◆ Problem to work on ◆
Below are several entries. Transcribe exactly those lines that fall from the one with "tokens_nxt = tokens_r + TOKENS_W'(1);" through the one with "block is idle.", end lines included.

◆ Data shown ◆
▶

--- src/design/pste_pkg.sv ---
`default_nettype none
package pste_pkg;

  // Buffer limit for one token, in stored bytes.
  localparam int TOKEN_BYTE_LIMIT = 4096;

  // Fixed widths of the channel fields.
  localparam int FIELD_W   = 12;
  localparam int BYTE_W    = 8;
  localparam int TOKENS_W  = 16;
  localparam int DEPTH_W   = 16;
  localparam int CFG_IDX_W = 2;
  localparam int CFG_DAT_W = 16;

  // Counters must hold the limit itself; kept indices stay below it.
  localparam int CNT_W  = $clog2(TOKEN_BYTE_LIMIT + 1);
  localparam int KIDX_W = $clog2(TOKEN_BYTE_LIMIT);
  localparam int CMP_W  = (CNT_W > FIELD_W) ? CNT_W : FIELD_W;
  localparam int PROD_W = CNT_W + 4;

  localparam logic [DEPTH_W-1:0]  DEPTH_MAX  = '1;
  localparam logic [TOKENS_W-1:0] TOKENS_MAX = '1;

  localparam logic [BYTE_W-1:0] CH_TAB    = 8'h09;
  localparam logic [BYTE_W-1:0] CH_LF     = 8'h0A;
  localparam logic [BYTE_W-1:0] CH_CR     = 8'h0D;
  localparam logic [BYTE_W-1:0] CH_SPACE  = 8'h20;
  localparam logic [BYTE_W-1:0] CH_DEL    = 8'h7F;
  localparam logic [BYTE_W-1:0] CH_HIGH   = 8'hC0;
  localparam logic [BYTE_W-1:0] CH_LPAREN = 8'h28;
  localparam logic [BYTE_W-1:0] CH_RPAREN = 8'h29;
  localparam logic [BYTE_W-1:0] CH_BSLASH = 8'h5C;

  localparam logic [FIELD_W-1:0]  RST_MIN_CLEAN  = 12'd4;
  localparam logic [FIELD_W-1:0]  RST_MAX_CLEAN  = 12'd600;
  localparam logic [FIELD_W-1:0]  RST_MIN_TEXT   = 12'd3;
  localparam logic [TOKENS_W-1:0] RST_MAX_TOKENS = 16'd2000;

  typedef enum logic {
    OP_DATA = 1'b0,
    OP_END  = 1'b1
  } op_t;

  typedef enum logic {
    KIND_CHAR    = 1'b0,
    KIND_VERDICT = 1'b1
  } kind_t;

  typedef enum logic [CFG_IDX_W-1:0] {
    CFG_MIN_CLEAN  = 2'd0,
    CFG_MAX_CLEAN  = 2'd1,
    CFG_MIN_TEXT   = 2'd2,
    CFG_MAX_TOKENS = 2'd3
  } cfg_reg_t;

  typedef struct packed {
    logic [FIELD_W-1:0]  min_clean_bytes;
    logic [FIELD_W-1:0]  max_clean_bytes;
    logic [FIELD_W-1:0]  min_text_chars;
    logic [TOKENS_W-1:0] max_tokens;
  } cfg_t;

  typedef struct packed {
    logic               in_string;
    logic               escape_pending;
    logic               seen_nonblank;
    logic [DEPTH_W-1:0] nest_depth;
    logic [CNT_W-1:0]   raw_count;
    logic [CNT_W-1:0]   printable_count;
    logic [CNT_W-1:0]   kept_count;
    logic [KIDX_W-1:0]  first_nonblank;
    logic [KIDX_W-1:0]  last_nonblank;
  } scan_t;

  typedef struct packed {
    kind_t              kind;
    logic [BYTE_W-1:0]  char_value;
    logic [FIELD_W-1:0] char_index;
    logic               kept;
    logic [FIELD_W-1:0] kept_index;
    logic               accepted;
    logic [FIELD_W-1:0] trim_first;
    logic [FIELD_W-1:0] text_len;
  } result_t;

endpackage
`default_nettype wire

--- src/design/pste_if.sv ---
`default_nettype none
interface pste_in_if import pste_pkg::*; ();
  logic                valid;
  logic                ready;
  logic                op;
  logic [BYTE_W-1:0]   data_byte;

  modport source (output valid, output op, output data_byte, input ready);
  modport sink   (input valid, input op, input data_byte, output ready);
endinterface

interface pste_out_if import pste_pkg::*; ();
  logic                valid;
  logic                ready;
  logic                kind;
  logic [BYTE_W-1:0]   char_value;
  logic [FIELD_W-1:0]  char_index;
  logic                kept;
  logic [FIELD_W-1:0]  kept_index;
  logic                accepted;
  logic [FIELD_W-1:0]  trim_first;
  logic [FIELD_W-1:0]  text_len;

  modport source (output valid, output kind, output char_value, output char_index,
                  output kept, output kept_index, output accepted, output trim_first,
                  output text_len, input ready);
  modport sink   (input valid, input kind, input char_value, input char_index,
                  input kept, input kept_index, input accepted, input trim_first,
                  input text_len, output ready);
endinterface

interface pste_cfg_if import pste_pkg::*; ();
  logic                 valid;
  logic                 ready;
  logic [CFG_IDX_W-1:0] index;
  logic [CFG_DAT_W-1:0] data;

  modport source (output valid, output index, output data, input ready);
  modport sink   (input valid, input index, input data, output ready);
endinterface
`default_nettype wire

--- src/design/pste_cfg_regs.sv ---
`default_nettype none
module pste_cfg_regs import pste_pkg::*; (
  input  wire logic   clk,
  input  wire logic   rst_n,
  pste_cfg_if.sink    cfg_if,
  output cfg_t        cfg
);

  cfg_t cfg_r;
  cfg_t cfg_nxt;

  assign cfg_if.ready = 1'b1;
  assign cfg = cfg_r;

  always_comb begin
    cfg_nxt = cfg_r;
    if (cfg_if.valid) begin
      case (cfg_reg_t'(cfg_if.index))
        CFG_MIN_CLEAN:  cfg_nxt.min_clean_bytes = cfg_if.data[FIELD_W-1:0];
        CFG_MAX_CLEAN:  cfg_nxt.max_clean_bytes = cfg_if.data[FIELD_W-1:0];
        CFG_MIN_TEXT:   cfg_nxt.min_text_chars  = cfg_if.data[FIELD_W-1:0];
        CFG_MAX_TOKENS: cfg_nxt.max_tokens      = cfg_if.data[TOKENS_W-1:0];
        default:        cfg_nxt = cfg_r;
      endcase
    end
  end

  always_ff @(posedge clk) begin
    if (!rst_n) begin
      cfg_r.min_clean_bytes <= RST_MIN_CLEAN;
      cfg_r.max_clean_bytes <= RST_MAX_CLEAN;
      cfg_r.min_text_chars  <= RST_MIN_TEXT;
      cfg_r.max_tokens      <= RST_MAX_TOKENS;
    end else begin
      cfg_r <= cfg_nxt;
    end
  end

endmodule
`default_nettype wire

--- src/design/pste_scanner.sv ---
`default_nettype none
module pste_scanner import pste_pkg::*; (
  input  wire logic              clk,
  input  wire logic              rst_n,
  input  wire logic              fire,
  input  wire logic              op,
  input  wire logic [BYTE_W-1:0] data_byte,
  input  wire cfg_t              cfg,
  output logic                   res_valid,
  output result_t                res
);

  scan_t               scan_r;
  scan_t               scan_nxt;
  logic [TOKENS_W-1:0] tokens_r;
  logic [TOKENS_W-1:0] tokens_nxt;

  logic               printable;
  logic               keep;
  logic               nonblank;
  logic               room;
  logic               do_store;
  logic               do_close;
  logic               do_abort;
  logic [CNT_W-1:0]   tl;
  logic [CMP_W-1:0]   raw_cmp;
  logic [PROD_W-1:0]  prt_x10;
  logic [PROD_W-1:0]  raw_x7;
  logic               acc;
  logic [KIDX_W-1:0]  kidx;

  localparam scan_t SCAN_CLEAR = '0;

  always_comb begin
    printable = (data_byte == CH_TAB) || (data_byte == CH_LF) || (data_byte == CH_CR) ||
                ((data_byte >= CH_SPACE) && (data_byte < CH_DEL)) || (data_byte >= CH_HIGH);
    keep      = !((data_byte == CH_CR) || (data_byte < CH_TAB) ||
                  ((data_byte > CH_CR) && (data_byte < CH_SPACE)));
    nonblank  = (data_byte != CH_SPACE) && (data_byte != CH_TAB);
    room      = scan_r.raw_count < CNT_W'(TOKEN_BYTE_LIMIT);
    kidx      = KIDX_W'(scan_r.kept_count);

    // Verdict terms from the state as it stands before this word.
    tl      = scan_r.seen_nonblank ?
              (CNT_W'(scan_r.last_nonblank) - CNT_W'(scan_r.first_nonblank) + CNT_W'(1)) :
              '0;
    raw_cmp = CMP_W'(scan_r.raw_count);
    prt_x10 = PROD_W'(scan_r.printable_count) * PROD_W'(10);
    raw_x7  = PROD_W'(scan_r.raw_count) * PROD_W'(7);
    acc     = (raw_cmp >= CMP_W'(cfg.min_clean_bytes)) &&
              (raw_cmp <= CMP_W'(cfg.max_clean_bytes)) &&
              (prt_x10 >= raw_x7) &&
              (CMP_W'(tl) >= CMP_W'(cfg.min_text_chars));

    scan_nxt   = scan_r;
    tokens_nxt = tokens_r;
    do_store   = 1'b0;
    do_close   = 1'b0;
    do_abort   = 1'b0;

    if (op == OP_END) begin
      scan_nxt   = SCAN_CLEAR;
      tokens_nxt = '0;
    end else if (tokens_r >= cfg.max_tokens) begin
      scan_nxt = scan_r;
    end else if (!scan_r.in_string) begin
      if (data_byte == CH_LPAREN) begin
        scan_nxt            = SCAN_CLEAR;
        scan_nxt.in_string  = 1'b1;
        scan_nxt.nest_depth = DEPTH_W'(1);
      end
    end else if (scan_r.escape_pending) begin
      scan_nxt.escape_pending = 1'b0;
      do_store = room;
    end else if (data_byte == CH_BSLASH) begin
      scan_nxt.escape_pending = 1'b1;
    end else if (data_byte == CH_LPAREN) begin
      if (scan_r.nest_depth != DEPTH_MAX) begin
        scan_nxt.nest_depth = scan_r.nest_depth + DEPTH_W'(1);
      end
      do_store = room;
    end else if (data_byte == CH_RPAREN) begin
      if (scan_r.nest_depth == DEPTH_W'(1)) begin
        do_close = 1'b1;
      end else begin
        scan_nxt.nest_depth = scan_r.nest_depth - DEPTH_W'(1);
        do_store = room;
      end
    end else if (room) begin
      do_store = 1'b1;
    end else begin
      do_abort = 1'b1;
    end

    res_valid = do_store || do_close || do_abort;
    res       = '0;
    res.kind  = KIND_CHAR;

    if (do_store) begin
      scan_nxt.raw_count = scan_r.raw_count + CNT_W'(1);
      if (printable) begin
        scan_nxt.printable_count = scan_r.printable_count + CNT_W'(1);
      end
      if (keep) begin
        scan_nxt.kept_count = scan_r.kept_count + CNT_W'(1);
        if (nonblank) begin
          if (!scan_r.seen_nonblank) begin
            scan_nxt.first_nonblank = kidx;
            scan_nxt.seen_nonblank  = 1'b1;
          end
          scan_nxt.last_nonblank = kidx;
        end
      end
      res.char_value = data_byte;
      res.char_index = FIELD_W'(scan_r.raw_count);
      res.kept       = keep;
      res.kept_index = keep ? FIELD_W'(kidx) : '0;
    end

    if (do_close) begin
      if (acc && (tokens_r != TOKENS_MAX)) begin
        tokens_nxt = tokens_r + TOKENS_W'(1);
      end
      scan_nxt       = SCAN_CLEAR;
      res.kind       = KIND_VERDICT;
      res.accepted   = acc;
      res.trim_first = scan_r.seen_nonblank ? FIELD_W'(scan_r.first_nonblank) : '0;
      res.text_len   = FIELD_W'(tl);
    end

    if (do_abort) begin
      scan_nxt = SCAN_CLEAR;
      res.kind = KIND_VERDICT;
    end
  end

  always_ff @(posedge clk) begin
    if (!rst_n) begin
      scan_r   <= SCAN_CLEAR;
      tokens_r <= '0;
    end else if (fire) begin
      scan_r   <= scan_nxt;
      tokens_r <= tokens_nxt;
    end
  end

endmodule
`default_nettype wire

--- src/design/paren_string_text_extractor.sv ---
`default_nettype none
// Scans a document byte stream for parenthesized literal strings and reports every stored
// byte of an open token as a character word, then one verdict word when the outermost
// close paren arrives or the token overruns its 4096-byte buffer. Words enter an input
// register, the scanner state and the result are worked out combinationally, and the result
// lands in an output register, so one byte is taken every clock while the output is not
// stalled. A byte passes through the input register and then the output register before its
// result is valid at the output. A result waiting at the output holds the next byte in the
// input register, and the input then stalls until that result is taken. Bytes that cause
// no result (delimiters, escapes, bytes outside a string) produce no output word.
// Configuration writes are taken at any time and should be made while the block is idle.
module paren_string_text_extractor import pste_pkg::*; (
  input  wire logic  clk,
  input  wire logic  rst_n,
  pste_in_if.sink    in_if,
  pste_out_if.source out_if,
  pste_cfg_if.sink   cfg_if
);

  cfg_t              cfg;
  logic              in_valid_r;
  logic              in_valid_nxt;
  logic              in_op_r;
  logic [BYTE_W-1:0] in_byte_r;
  logic              out_valid_r;
  logic              out_valid_nxt;
  result_t           out_res_r;
  logic              fire;
  logic              in_take;
  logic              res_valid;
  result_t           res;

  pste_cfg_regs u_cfg (
    .clk    (clk),
    .rst_n  (rst_n),
    .cfg_if (cfg_if),
    .cfg    (cfg)
  );

  pste_scanner u_scan (
    .clk       (clk),
    .rst_n     (rst_n),
    .fire      (fire),
    .op        (in_op_r),
    .data_byte (in_byte_r),
    .cfg       (cfg),
    .res_valid (res_valid),
    .res       (res)
  );

  // The held word is processed once the output register has room for its result.
  assign fire        = in_valid_r && (!out_valid_r || out_if.ready);
  assign in_if.ready = !in_valid_r || fire;
  assign in_take     = in_if.valid && in_if.ready;

  always_comb begin
    in_valid_nxt = in_take ? 1'b1 : (fire ? 1'b0 : in_valid_r);
    if (fire) begin
      out_valid_nxt = res_valid;
    end else if (out_if.ready) begin
      out_valid_nxt = 1'b0;
    end else begin
      out_valid_nxt = out_valid_r;
    end
  end

  always_ff @(posedge clk) begin
    if (!rst_n) begin
      in_valid_r  <= 1'b0;
      out_valid_r <= 1'b0;
    end else begin
      in_valid_r  <= in_valid_nxt;
      out_valid_r <= out_valid_nxt;
    end
  end

  always_ff @(posedge clk) begin
    if (in_take) begin
      in_op_r   <= in_if.op;
      in_byte_r <= in_if.data_byte;
    end
    if (fire && res_valid) begin
      out_res_r <= res;
    end
  end

  assign out_if.valid      = out_valid_r;
  assign out_if.kind       = out_res_r.kind;
  assign out_if.char_value = out_res_r.char_value;
  assign out_if.char_index = out_res_r.char_index;
  assign out_if.kept       = out_res_r.kept;
  assign out_if.kept_index = out_res_r.kept_index;
  assign out_if.accepted   = out_res_r.accepted;
  assign out_if.trim_first = out_res_r.trim_first;
  assign out_if.text_len   = out_res_r.text_len;

endmodule
`default_nettype wire

--- src/flat_wrapper.sv ---
// flat-port wrapper written by rule: the top's interface ports become plain ports
module paren_string_text_extractor_flat import pste_pkg::*;
  (clk, rst_n, in_if_valid, in_if_op, in_if_data_byte, in_if_ready, out_if_valid, out_if_kind, out_if_char_value, out_if_char_index, out_if_kept, out_if_kept_index, out_if_accepted, out_if_trim_first, out_if_text_len, out_if_ready, cfg_if_valid, cfg_if_index, cfg_if_data, cfg_if_ready);
  pste_in_if in_if_i ();
  pste_out_if out_if_i ();
  pste_cfg_if cfg_if_i ();
  input  wire logic clk;
  input  wire logic rst_n;
  input wire logic [$bits(in_if_i.valid)-1:0] in_if_valid;
  input wire logic [$bits(in_if_i.op)-1:0] in_if_op;
  input wire logic [$bits(in_if_i.data_byte)-1:0] in_if_data_byte;
  output wire logic [$bits(in_if_i.ready)-1:0] in_if_ready;
  output wire logic [$bits(out_if_i.valid)-1:0] out_if_valid;
  output wire logic [$bits(out_if_i.kind)-1:0] out_if_kind;
  output wire logic [$bits(out_if_i.char_value)-1:0] out_if_char_value;
  output wire logic [$bits(out_if_i.char_index)-1:0] out_if_char_index;
  output wire logic [$bits(out_if_i.kept)-1:0] out_if_kept;
  output wire logic [$bits(out_if_i.kept_index)-1:0] out_if_kept_index;
  output wire logic [$bits(out_if_i.accepted)-1:0] out_if_accepted;
  output wire logic [$bits(out_if_i.trim_first)-1:0] out_if_trim_first;
  output wire logic [$bits(out_if_i.text_len)-1:0] out_if_text_len;
  input wire logic [$bits(out_if_i.ready)-1:0] out_if_ready;
  input wire logic [$bits(cfg_if_i.valid)-1:0] cfg_if_valid;
  input wire logic [$bits(cfg_if_i.index)-1:0] cfg_if_index;
  input wire logic [$bits(cfg_if_i.data)-1:0] cfg_if_data;
  output wire logic [$bits(cfg_if_i.ready)-1:0] cfg_if_ready;
  assign in_if_i.valid = in_if_valid;
  assign in_if_i.op = in_if_op;
  assign in_if_i.data_byte = in_if_data_byte;
  assign in_if_ready = in_if_i.ready;
  assign out_if_valid = out_if_i.valid;
  assign out_if_kind = out_if_i.kind;
  assign out_if_char_value = out_if_i.char_value;
  assign out_if_char_index = out_if_i.char_index;
  assign out_if_kept = out_if_i.kept;
  assign out_if_kept_index = out_if_i.kept_index;
  assign out_if_accepted = out_if_i.accepted;
  assign out_if_trim_first = out_if_i.trim_first;
  assign out_if_text_len = out_if_i.text_len;
  assign out_if_i.ready = out_if_ready;
  assign cfg_if_i.valid = cfg_if_valid;
  assign cfg_if_i.index = cfg_if_index;
  assign cfg_if_i.data = cfg_if_data;
  assign cfg_if_ready = cfg_if_i.ready;
  paren_string_text_extractor u_core (.clk(clk), .rst_n(rst_n), .in_if(in_if_i), .out_if(out_if_i), .cfg_if(cfg_if_i));
endmodule
--- config.mk ---
export PLATFORM = sky130hd
export DESIGN_NAME = paren_string_text_extractor_flat
export DESIGN_NICKNAME = d
export VERILOG_FILES = /design/src/design/pste_pkg.sv /design/src/design/pste_if.sv /design/src/design/pste_cfg_regs.sv /design/src/design/pste_scanner.sv /design/src/design/paren_string_text_extractor.sv /design/src/flat_wrapper.sv
export SDC_FILE = /design/constraint.sdc
export NUM_CORES = 1
export LEC_CHECK = 0
export BUFFER_PORTS_ARGS = -buffer_cell sky130_fd_sc_hd__clkbuf_2
export CORE_MARGIN = 4
export CORE_UTILIZATION = 29
export CTS_BUF_LIST = sky130_fd_sc_hd__clkbuf_4
export CTS_CLUSTER_SIZE = 25
export DETAILED_ROUTE_END_ITERATION = 10
export GPL_TIMING_DRIVEN = 0
export SYNTH_ARGS = -nofsm -noshare
export SYNTH_HDL_FRONTEND = slang
export SYNTH_HIERARCHICAL = 1
export SYNTH_SLANG_ARGS = --single-unit
--- constraint.sdc ---
create_clock -name clk -period 14 [get_ports clk]
set_input_delay 0 -clock clk [delete_from_list [all_inputs] [get_ports clk]]
set_output_delay 0 -clock clk [all_outputs]
set_load 0.005 [all_outputs]
==> run metrics, run 1 <==
Tmin final 5.13 ns; setup bufs post-CTS 0; WHS just under 0.1 ns; WL per Instance between 15 and 20 um; Crit Path Class reg -> reg; Die H roughly 230 um; R2R cell count 18; Max Clock Skew just over 0.09 ns; HP Class in -> reg; P_leak just over 7 nW; post-route non-filler standard cell count 2380; synth unique cells a little over 90; CP Depth 18; first-pass GRT wire length approximately 64 mm; Iter 0 DRT Violations a little over 900; hold path cells 4; asr flop ratio synth 0%; synthesis-stage register bit count around 220; antenna viol nets, final 0; Max Slew Vio Count 0; Post-synth EDFFs 68; Clock Root Buffer clkbuf_4; gr usage total around 16%; CTS tree done; CP Launch Type flip-flop; Fmax about 190 MHz; most used cell, CP o21ai_0; Worst-path clk slew 0.06 ns; cts hold-fix bufs 68; max incr delay on CP 0.70 ns; crit-path max FO 10; Port Buf Inserts 92; Power Density around 80 nW/um2; worst slew pin tran roughly 1.2 ns; worst path arrival time slightly below 6 ns; RSZ-0062 raised after global routing false; final setup TNS 0 ns; fin crit share ~37%; final setup vio count 0; share of layout cells above drive strength 1 between 10% and 20%; delay-heaviest family, CP compound AO/OA/AOI/OAI gates; Hold Fails Final Rpt 0; CTS resizes 0; Nets about 1900; Seq/Total Area, Yosys 36.6%; Longest Clk Path Bufs 3; CP endpoint kind flip-flop; drt first pass iters 8; WP buf/inv 1; antenna violations before repair 1; maxcap violations 0; core area about 47000 um2; CP Data Required Time between 10 and 15 ns; clk_lat worst skew about 0.81 ns; GR Overflow Total 0; syn_nets between 1500 and 2000; slowest CP cell dfxtp_1; largest net degree at the start of global routing 38; Mapped Cells about 1500; number of CTS-inserted buffers roughly 60; vias in the first global route roughly 12000; HPWL Detailed just over 30 mm; outcome finished clean; FILL cells approximately 4900; Max-slew headroom 18.7%; DP Cell Count between 2000 and 2500; aggregate routed wire length 40.8 mm; Peak VDD IR 0.0483 mV; Core Rows just under 80; # clock sinks 219; synth warn 6; Mapped Area approximately 14000 um2; Via density just over 5; Reg2Reg Setup Slack between 8 and 9 ns; cell-by-cell trace of the critical path fa_1 > ha_1 > nor2b_1 > o21ai_0 > a21boi_0 > o21ai_0 > a21oi_1 > a41o_1 > o41ai_1 > xor2_1 > ha_1 > a211oi_1 > nand3_1 > o21ai_0 > a221oi_4 > a211o_4 > buf_6 > o22ai_1; starting density of the core ~30%; Die ar. a little over 50000 um2; I/O Pins 94; CTS H-tree lvls 2; via count between 10000 and 15000; top_reg_cell synth dfxtp_1; Die X between 200 and 250 um; GP Congestion about 0.9; mean post-synth cell area 9.26 um2; P&R area growth vs syn 19.7%; DRC 0
==> report_power, final <==
group / total, mW / switching (mW) / internal [mW]
registers: 0.665 / 0.00676 / 0.658
logic: 0.0849 / 0.0491 / 0.0358
clock network: 0.594 / 0.288 / 0.307
total: 1.34 / 0.343 / 1.00
==> synth_stat cells (5+ instances only) <==
cell type	n	share of area, %
a22o_1	33	2.1
clkbuf_1	37	1.0
buf_2	21	0.76
nand3b_1	7	0.38
nor2_1	75	2.0
o211ai_1	28	1.5
mux2i_1	47	3.4
o31ai_1	11	0.60
nor3_1	39	1.4
nand3_1	46	1.7
edfxtp_1	68	15
and2_1	36	1.6
xnor2_1	17	1.1
a211oi_1	7	0.38
or3_1	6	0.27
o21ai_0	57	2.1
and3_1	57	2.6
nor3b_1	6	0.33
a31o_2	9	0.57
a21o_1	31	1.7
o21a_1	16	0.87
o21ai_1	15	0.54
o22ai_1	5	0.23
nand2b_1	11	0.50
ha_1	143	13
fa_1	15	2.2
a31oi_1	14	0.63
nor2b_1	18	0.81
a21oi_1	59	2.1
dfxtp_1	151	22
nand2_1	121	3.3
o21bai_1	8	0.43
nor4_1	11	0.50
o311ai_0	6	0.38
nand4_1	27	1.2
inv_1	124	3.4
xor2_1	11	0.70
==> state kept, by name (all words and copies together), names as in the netlist, 8 cells and up <==
name,count
u_core/u_scan/raw_cmp,13
u_core/out_if.char_value,8
u_core/out_if.trim_first,12
u_core/u_scan/kidx,12
u_core/out_if.text_len,12
u_core/out_if.kept_index,12
u_core/u_scan/tokens_r,16
u_core/in_byte_r,8
u_core/u_cfg/cfg,52
u_core/out_if.char_index,12
u_core/u_scan/scan_r,56
==> tightest hold or removal path: stages <==
cell           delay (ns)
dlygate4sd3_1        0.52
clkbuf_2             0.13
nor2b_1              0.06
mux2i_1              0.11
==> cell families (layout without fill, tap and decap cells) <==
kind of cell	after synthesis	count (layout)	share of synthesized area, %
AND/OR/NAND/NOR	498	498	19.4
XOR/XNOR	28	28	1.77
buffers and inverters	190	465	5.55
other	1	3	0.0271
adder cells (fa/ha/maj)	158	158	15.1
AO/OA/AOI/OAI	353	353	18.0
multiplexers	49	49	3.56
flip-flops	219	219	36.6
==> area by class of cell <==
cell class,count,area (um2),area share [%]
diodes,2,5.00,0.0302
plain buffers,64,297,1.79
clock buffers,94,706,4.25
clock inverters,20,92.6,0.558
inverters,126,473,2.85
multi-input cells,1087,8030,48.4
flip-flops and latches,219,5060,30.5
well taps,607,759,4.58
repair buffers,161,1160,7.00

◀

◆ Solution ◆
        tokens_nxt = tokens_r + TOKENS_W'(1);
      end
      scan_nxt       = SCAN_CLEAR;
      res.kind       = KIND_VERDICT;
      res.accepted   = acc;
      res.trim_first = scan_r.seen_nonblank ? FIELD_W'(scan_r.first_nonblank) : '0;
      res.text_len   = FIELD_W'(tl);
    end

    if (do_abort) begin
      scan_nxt = SCAN_CLEAR;
      res.kind = KIND_VERDICT;
    end
  end

  always_ff @(posedge clk) begin
    if (!rst_n) begin
      scan_r   <= SCAN_CLEAR;
      tokens_r <= '0;
    end else if (fire) begin
      scan_r   <= scan_nxt;
      tokens_r <= tokens_nxt;
    end
  end

endmodule
`default_nettype wire

--- src/design/paren_string_text_extractor.sv ---
`default_nettype none
// Scans a document byte stream for parenthesized literal strings and reports every stored
// byte of an open token as a character word, then one verdict word when the outermost
// close paren arrives or the token overruns its 4096-byte buffer. Words enter an input
// register, the scanner state and the result are worked out combinationally, and the result
// lands in an output register, so one byte is taken every clock while the output is not
// stalled. A byte passes through the input register and then the output register before its
// result is valid at the output. A result waiting at the output holds the next byte in the
// input register, and the input then stalls until that result is taken. Bytes that cause
// no result (delimiters, escapes, bytes outside a string) produce no output word.
// Configuration writes are taken at any time and should be made while the block is idle.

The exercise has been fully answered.